━━ SUPPLIED MATERIAL ━━
File: config.mk
export PLATFORM = sky130hd
export DESIGN_NAME = fix_parser_field_ctrl_flat
export DESIGN_NICKNAME = d
export VERILOG_FILES = /design/src/rtl/fix_parser_pkg.sv /design/src/rtl/fix_parser_field_ctrl_if.sv /design/src/rtl/fix_checksum_calc.sv /design/src/rtl/fix_parser_field_ctrl.sv /design/src/flat_wrapper.sv
export SDC_FILE = /design/constraint.sdc
export NUM_CORES = 1
export LEC_CHECK = 0
export CAP_MARGIN = 30
export CORE_MARGIN = 5
export CORE_UTILIZATION = 25
export CTS_CLUSTER_DIAMETER = 120
export CTS_CLUSTER_SIZE = 30
export DETAILED_ROUTE_END_ITERATION = 8
export GPL_TIMING_DRIVEN = 1
export MAX_ROUTING_LAYER = met4
export PLACE_DENSITY = 0.53
export SLEW_MARGIN = 20
export SYNTH_ARGS = -nofsm -noshare
export SYNTH_HDL_FRONTEND = slang
export SYNTH_SLANG_ARGS = --single-unit
File: constraint.sdc
create_clock -name clk -period 30.6 [get_ports clk]
set_input_delay 4.59 -clock clk [delete_from_list [all_inputs] [get_ports clk]]
set_output_delay 4.59 -clock clk [all_outputs]
set_load 0.05 [all_outputs]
━━━
WHAT YOU HAVE TO DO:
Given the records above, restate word for word only the lines starting at the one with "export VERILOG_FILES = /design/src/rtl/fix_parser_pkg.sv" and ending at the one with "export SYNTH_HDL_FRONTEND = slang".

TASK SOLUTION:
export VERILOG_FILES = /design/src/rtl/fix_parser_pkg.sv /design/src/rtl/fix_parser_field_ctrl_if.sv /design/src/rtl/fix_checksum_calc.sv /design/src/rtl/fix_parser_field_ctrl.sv /design/src/flat_wrapper.sv
export SDC_FILE = /design/constraint.sdc
export NUM_CORES = 1
export LEC_CHECK = 0
export CAP_MARGIN = 30
export CORE_MARGIN = 5
export CORE_UTILIZATION = 25
export CTS_CLUSTER_DIAMETER = 120
export CTS_CLUSTER_SIZE = 30
export DETAILED_ROUTE_END_ITERATION = 8
export GPL_TIMING_DRIVEN = 1
export MAX_ROUTING_LAYER = met4
export PLACE_DENSITY = 0.53
export SLEW_MARGIN = 20
export SYNTH_ARGS = -nofsm -noshare
export SYNTH_HDL_FRONTEND = slang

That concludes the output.